Wednesday, April 24, 2024

Tunisia will drop Islam as official state religion

Tunisian president Kais Saied

Tunisian President Kais Saied said on Tuesday that the new constitution will not enshrine Islam as the official state religion.

Saied received a draft constitution on Monday, which he is supposed to approve before submitting it to a referendum on July 25. 

“The next constitution of Tunisia won’t mention a state with Islam as its religion, but of belonging to an umma (community) which has Islam as its religion,” Saied told journalists at Tunis airport, emphasizing the separation between the state and Islam.

Prior to the new constitution, Islam has served as the “religion of state” in Tunisia, where the vast majority of the population are Muslims. The country, however, does not subscribe to Sharia law, but rather leans heavily on European civil codes.

Tunisia has been embroiled in a political crisis since Saied seized control of the government last year in July and dissolved parliament, a step that opponents describe as a coup.

Following Saied’s statement, Rached Ghannouchi, Tunisian politician and co-founder of the Islamic political party Ennahda, wrote on Facebook, “The greatest corruption in politics is tyranny, and the cure is to return to democracy and the separation of powers.”

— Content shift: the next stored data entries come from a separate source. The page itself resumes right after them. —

## src/rtl/jt900h_shift_seq_pkg.sv

```systemverilog
// Shared shift-opcode and operand-size encodings for the TLCS-900H shift sequencer
// and its decoder, plus small width helpers.
package jt900h_shift_seq_pkg;

    localparam int DATA_W = 32;

    typedef enum logic [2:0] {
        OP_RLC = 3'd0,
        OP_RRC = 3'd1,
        OP_RL  = 3'd2,
        OP_RR  = 3'd3,
        OP_SLA = 3'd4,
        OP_SRA = 3'd5,
        OP_SLL = 3'd6,
        OP_SRL = 3'd7
    } shift_op_e;

    typedef enum logic [1:0] {
        SZ_BYTE = 2'd0,
        SZ_WORD = 2'd1,
        SZ_LONG = 2'd2
    } size_e;

    typedef enum logic [1:0] {
        ST_IDLE = 2'd0,
        ST_RUN  = 2'd1,
        ST_DONE = 2'd2
    } state_e;

    // bs wins over ws; neither set selects a 32-bit operand
    function automatic size_e decode_size(input logic bs, input logic ws);
        if (bs)
            return SZ_BYTE;
        else if (ws)
            return SZ_WORD;
        else
            return SZ_LONG;
    endfunction

    function automatic logic [DATA_W-1:0] size_mask(input size_e sz);
        case (sz)
            SZ_BYTE: return 32'h0000_00FF;
            SZ_WORD: return 32'h0000_FFFF;
            default: return 32'hFFFF_FFFF;
        endcase
    endfunction

    function automatic logic [4:0] msb_index(input size_e sz);
        case (sz)
            SZ_BYTE: return 5'd7;
            SZ_WORD: return 5'd15;
            default: return 5'd31;
        endcase
    endfunction

    // even opcodes move bits towards the msb
    function automatic logic is_left(input shift_op_e op);
        return ~op[0];
    endfunction

endpackage

```

## src/rtl/jt900h_shift_seq_if.sv

```systemverilog
// Operand/result bus between the instruction sequencer and the shift engine.
interface jt900h_shift_seq_if;

    logic        start;
    logic [2:0]  op;
    logic        bs;
    logic        ws;
    logic [3:0]  cnt;
    logic [31:0] op0;
    logic        cin;

    logic        busy;
    logic        done;
    logic [31:0] rslt;
    logic        c;
    logic        z;
    logic        n;
    logic        v;

    modport master (
        output start, op, bs, ws, cnt, op0, cin,
        input  busy, done, rslt, c, z, n, v
    );

    modport slave (
        input  start, op, bs, ws, cnt, op0, cin,
        output busy, done, rslt, c, z, n, v
    );

endinterface

```

## src/rtl/jt900h_shift_step.sv

```systemverilog
// Combinational single-bit shift/rotate on the active operand width; bits above
// the active width pass through untouched.
module jt900h_shift_step
    import jt900h_shift_seq_pkg::*;
(
    input  logic [31:0] value,
    input  shift_op_e   op,
    input  size_e       size,
    input  logic        carry,
    output logic [31:0] next_value,
    output logic        next_carry
);

    logic [4:0]  msb_idx;
    logic [31:0] mask;
    logic        msb;
    logic        lsb;
    logic        fill_l;
    logic        fill_r;
    logic [31:0] shl;
    logic [31:0] shr;

    assign msb_idx = msb_index(size);
    assign mask    = size_mask(size);
    assign msb     = value[msb_idx];
    assign lsb     = value[0];

    always_comb begin
        fill_l = 1'b0;
        fill_r = 1'b0;
        case (op)
            OP_RLC:  fill_l = msb;
            OP_RL:   fill_l = carry;
            OP_RRC:  fill_r = lsb;
            OP_RR:   fill_r = carry;
            OP_SRA:  fill_r = msb;
            default: begin
                fill_l = 1'b0;
                fill_r = 1'b0;
            end
        endcase
    end

    assign shl = {value[30:0], fill_l};

    // right shift injects the fill bit at the active msb rather than bit 31
    genvar gi;
    generate
        for (gi = 0; gi < 32; gi++) begin : g_shr
            if (gi == 31) begin : g_top
                assign shr[gi] = (msb_idx == 5'(gi)) ? fill_r : 1'b0;
            end else begin : g_mid
                assign shr[gi] = (msb_idx == 5'(gi)) ? fill_r : value[gi+1];
            end
        end
    endgenerate

    assign next_value = ((is_left(op) ? shl : shr) & mask) | (value & ~mask);
    assign next_carry = is_left(op) ? msb : lsb;

endmodule

```

## src/rtl/jt900h_shift_seq.sv

```systemverilog
// Iterative shift/rotate engine: one bit per enabled cycle, count 1..16, with
// registered result and C/Z/N/V flags.
module jt900h_shift_seq
    import jt900h_shift_seq_pkg::*;
(
    input  logic             clk,
    input  logic             rst,
    input  logic             cen,
    jt900h_shift_seq_if.slave bus
);

    state_e      state_reg;
    shift_op_e   op_reg;
    size_e       size_reg;
    logic [31:0] work_reg;
    logic        carry_reg;
    logic [4:0]  count_reg;

    logic        busy_reg;
    logic        done_reg;
    logic [31:0] rslt_reg;
    logic        c_reg;
    logic        z_reg;
    logic        n_reg;
    logic        v_reg;

    logic [31:0] step_value;
    logic        step_carry;
    logic [31:0] active_bits;
    logic        flag_z;
    logic        flag_n;
    logic        flag_v;

    jt900h_shift_step u_step (
        .value      (work_reg),
        .op         (op_reg),
        .size       (size_reg),
        .carry      (carry_reg),
        .next_value (step_value),
        .next_carry (step_carry)
    );

    // bits outside the active width are masked so they cannot disturb Z or parity
    assign active_bits = work_reg & size_mask(size_reg);
    assign flag_z      = (active_bits == 32'd0);
    assign flag_n      = work_reg[msb_index(size_reg)];
    assign flag_v      = ~^active_bits;

    always_ff @(posedge clk or negedge rst) begin
        if (!rst) begin
            state_reg <= ST_IDLE;
            op_reg    <= OP_RLC;
            size_reg  <= SZ_BYTE;
            work_reg  <= 32'd0;
            carry_reg <= 1'b0;
            count_reg <= 5'd0;
            busy_reg  <= 1'b0;
            done_reg  <= 1'b0;
            rslt_reg  <= 32'd0;
            c_reg     <= 1'b0;
            z_reg     <= 1'b0;
            n_reg     <= 1'b0;
            v_reg     <= 1'b0;
        end else if (cen) begin
            done_reg <= 1'b0;
            case (state_reg)
                ST_IDLE: begin
                    if (bus.start) begin
                        op_reg    <= shift_op_e'(bus.op);
                        size_reg  <= decode_size(bus.bs, bus.ws);
                        work_reg  <= bus.op0;
                        carry_reg <= bus.cin;
                        count_reg <= (bus.cnt == 4'd0) ? 5'd16 : {1'b0, bus.cnt};
                        busy_reg  <= 1'b1;
                        state_reg <= ST_RUN;
                    end
                end
                ST_RUN: begin
                    work_reg  <= step_value;
                    carry_reg <= step_carry;
                    count_reg <= count_reg - 5'd1;
                    if (count_reg == 5'd1) begin
                        busy_reg  <= 1'b0;
                        state_reg <= ST_DONE;
                    end
                end
                ST_DONE: begin
                    done_reg  <= 1'b1;
                    rslt_reg  <= work_reg;
                    c_reg     <= carry_reg;
                    z_reg     <= flag_z;
                    n_reg     <= flag_n;
                    v_reg     <= flag_v;
                    state_reg <= ST_IDLE;
                end
                default: begin
                    busy_reg  <= 1'b0;
                    state_reg <= ST_IDLE;
                end
            endcase
        end
    end

    assign bus.busy = busy_reg;
    assign bus.done = done_reg;
    assign bus.rslt = rslt_reg;
    assign bus.c    = c_reg;
    assign bus.z    = z_reg;
    assign bus.n    = n_reg;
    assign bus.v    = v_reg;

endmodule

```

## src/flat_wrapper.sv

```systemverilog
// flat-port wrapper written by rule: the top's interface ports become plain ports
module jt900h_shift_seq_flat import jt900h_shift_seq_pkg::*;
  (clk, rst, cen, bus_start, bus_op, bus_bs, bus_ws, bus_cnt, bus_op0, bus_cin, bus_busy, bus_done, bus_rslt, bus_c, bus_z, bus_n, bus_v);
  jt900h_shift_seq_if bus_i ();
  input  logic clk;
  input  logic rst;
  input  logic cen;
  input wire logic [$bits(bus_i.start)-1:0] bus_start;
  input wire logic [$bits(bus_i.op)-1:0] bus_op;
  input wire logic [$bits(bus_i.bs)-1:0] bus_bs;
  input wire logic [$bits(bus_i.ws)-1:0] bus_ws;
  input wire logic [$bits(bus_i.cnt)-1:0] bus_cnt;
  input wire logic [$bits(bus_i.op0)-1:0] bus_op0;
  input wire logic [$bits(bus_i.cin)-1:0] bus_cin;
  output wire logic [$bits(bus_i.busy)-1:0] bus_busy;
  output wire logic [$bits(bus_i.done)-1:0] bus_done;
  output wire logic [$bits(bus_i.rslt)-1:0] bus_rslt;
  output wire logic [$bits(bus_i.c)-1:0] bus_c;
  output wire logic [$bits(bus_i.z)-1:0] bus_z;
  output wire logic [$bits(bus_i.n)-1:0] bus_n;
  output wire logic [$bits(bus_i.v)-1:0] bus_v;
  assign bus_i.start = bus_start;
  assign bus_i.op = bus_op;
  assign bus_i.bs = bus_bs;
  assign bus_i.ws = bus_ws;
  assign bus_i.cnt = bus_cnt;
  assign bus_i.op0 = bus_op0;
  assign bus_i.cin = bus_cin;
  assign bus_busy = bus_i.busy;
  assign bus_done = bus_i.done;
  assign bus_rslt = bus_i.rslt;
  assign bus_c = bus_i.c;
  assign bus_z = bus_i.z;
  assign bus_n = bus_i.n;
  assign bus_v = bus_i.v;
  jt900h_shift_seq u_core (.clk(clk), .rst(rst), .cen(cen), .bus(bus_i));
endmodule
```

Ghannouchi described the president’s roadmap for rebuilding Tunisia’s political system as a “road with a dead end,” emphasizing that Saied has transformed Tunisia from “a democratic regime to a dictatorial regime.” 

Sadeq Belaid, the legal expert who headed the drafting committee, had told AFP in an interview earlier this month that he would remove all reference to Islam from the new document in order to confront Islamist parties.

“80% of Tunisians are against extremism and against the use of religion for political ends,” Belaid said.

The first article of Tunisia’s 2014 constitution that was adopted after its 2011 revolution, maintains that the country is “a free, independent, and sovereign state, Islam is its religion and Arabic is its language.”

The adoption of the draft constitution would therefore mark an unprecedented break between Islam and the state within Tunisia.